→ Assignment
Repeat every line below exactly, word for word.

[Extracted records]
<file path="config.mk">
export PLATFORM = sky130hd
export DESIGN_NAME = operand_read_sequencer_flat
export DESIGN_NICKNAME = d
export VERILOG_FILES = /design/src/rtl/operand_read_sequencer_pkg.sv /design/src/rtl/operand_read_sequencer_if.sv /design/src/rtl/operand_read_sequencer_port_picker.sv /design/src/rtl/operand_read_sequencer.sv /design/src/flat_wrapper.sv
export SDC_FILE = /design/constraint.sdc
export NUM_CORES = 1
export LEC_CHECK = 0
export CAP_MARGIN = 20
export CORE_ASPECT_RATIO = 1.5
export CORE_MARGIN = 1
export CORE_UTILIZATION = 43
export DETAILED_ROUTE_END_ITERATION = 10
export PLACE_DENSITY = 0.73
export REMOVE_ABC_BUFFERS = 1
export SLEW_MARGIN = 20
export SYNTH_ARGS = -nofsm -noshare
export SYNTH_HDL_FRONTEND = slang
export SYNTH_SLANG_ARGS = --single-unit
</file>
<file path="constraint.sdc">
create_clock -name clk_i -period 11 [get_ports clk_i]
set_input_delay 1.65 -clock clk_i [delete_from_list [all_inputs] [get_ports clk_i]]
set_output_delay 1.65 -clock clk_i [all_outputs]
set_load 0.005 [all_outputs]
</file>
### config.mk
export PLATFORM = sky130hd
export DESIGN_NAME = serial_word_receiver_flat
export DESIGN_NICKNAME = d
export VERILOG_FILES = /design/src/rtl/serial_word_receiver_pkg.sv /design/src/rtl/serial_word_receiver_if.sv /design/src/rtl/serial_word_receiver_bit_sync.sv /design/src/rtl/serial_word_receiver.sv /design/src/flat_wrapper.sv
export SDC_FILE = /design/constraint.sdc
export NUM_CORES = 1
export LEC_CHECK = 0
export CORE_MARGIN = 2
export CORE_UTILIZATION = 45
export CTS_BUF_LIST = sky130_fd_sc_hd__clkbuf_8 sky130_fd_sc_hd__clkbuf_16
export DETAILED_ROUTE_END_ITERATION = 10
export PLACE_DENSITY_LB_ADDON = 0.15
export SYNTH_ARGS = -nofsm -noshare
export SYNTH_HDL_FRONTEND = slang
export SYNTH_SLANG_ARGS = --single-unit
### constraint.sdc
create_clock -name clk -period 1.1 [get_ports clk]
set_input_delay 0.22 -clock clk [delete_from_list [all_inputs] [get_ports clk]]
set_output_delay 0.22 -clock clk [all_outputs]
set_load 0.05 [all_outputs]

→ Response box
<file path="config.mk">
export PLATFORM = sky130hd
export DESIGN_NAME = operand_read_sequencer_flat
export DESIGN_NICKNAME = d
export VERILOG_FILES = /design/src/rtl/operand_read_sequencer_pkg.sv /design/src/rtl/operand_read_sequencer_if.sv /design/src/rtl/operand_read_sequencer_port_picker.sv /design/src/rtl/operand_read_sequencer.sv /design/src/flat_wrapper.sv
export SDC_FILE = /design/constraint.sdc
export NUM_CORES = 1
export LEC_CHECK = 0
export CAP_MARGIN = 20
export CORE_ASPECT_RATIO = 1.5
export CORE_MARGIN = 1
export CORE_UTILIZATION = 43
export DETAILED_ROUTE_END_ITERATION = 10
export PLACE_DENSITY = 0.73
export REMOVE_ABC_BUFFERS = 1
export SLEW_MARGIN = 20
export SYNTH_ARGS = -nofsm -noshare
export SYNTH_HDL_FRONTEND = slang
export SYNTH_SLANG_ARGS = --single-unit
</file>
<file path="constraint.sdc">
create_clock -name clk_i -period 11 [get_ports clk_i]
set_input_delay 1.65 -clock clk_i [delete_from_list [all_inputs] [get_ports clk_i]]
set_output_delay 1.65 -clock clk_i [all_outputs]
set_load 0.005 [all_outputs]
</file>
### config.mk
export PLATFORM = sky130hd
export DESIGN_NAME = serial_word_receiver_flat
export DESIGN_NICKNAME = d
export VERILOG_FILES = /design/src/rtl/serial_word_receiver_pkg.sv /design/src/rtl/serial_word_receiver_if.sv /design/src/rtl/serial_word_receiver_bit_sync.sv /design/src/rtl/serial_word_receiver.sv /design/src/flat_wrapper.sv
export SDC_FILE = /design/constraint.sdc
export NUM_CORES = 1
export LEC_CHECK = 0
export CORE_MARGIN = 2
export CORE_UTILIZATION = 45
export CTS_BUF_LIST = sky130_fd_sc_hd__clkbuf_8 sky130_fd_sc_hd__clkbuf_16
export DETAILED_ROUTE_END_ITERATION = 10
export PLACE_DENSITY_LB_ADDON = 0.15
export SYNTH_ARGS = -nofsm -noshare
export SYNTH_HDL_FRONTEND = slang
export SYNTH_SLANG_ARGS = --single-unit
### constraint.sdc
create_clock -name clk -period 1.1 [get_ports clk]
set_input_delay 0.22 -clock clk [delete_from_list [all_inputs] [get_ports clk]]
set_output_delay 0.22 -clock clk [all_outputs]
set_load 0.05 [all_outputs]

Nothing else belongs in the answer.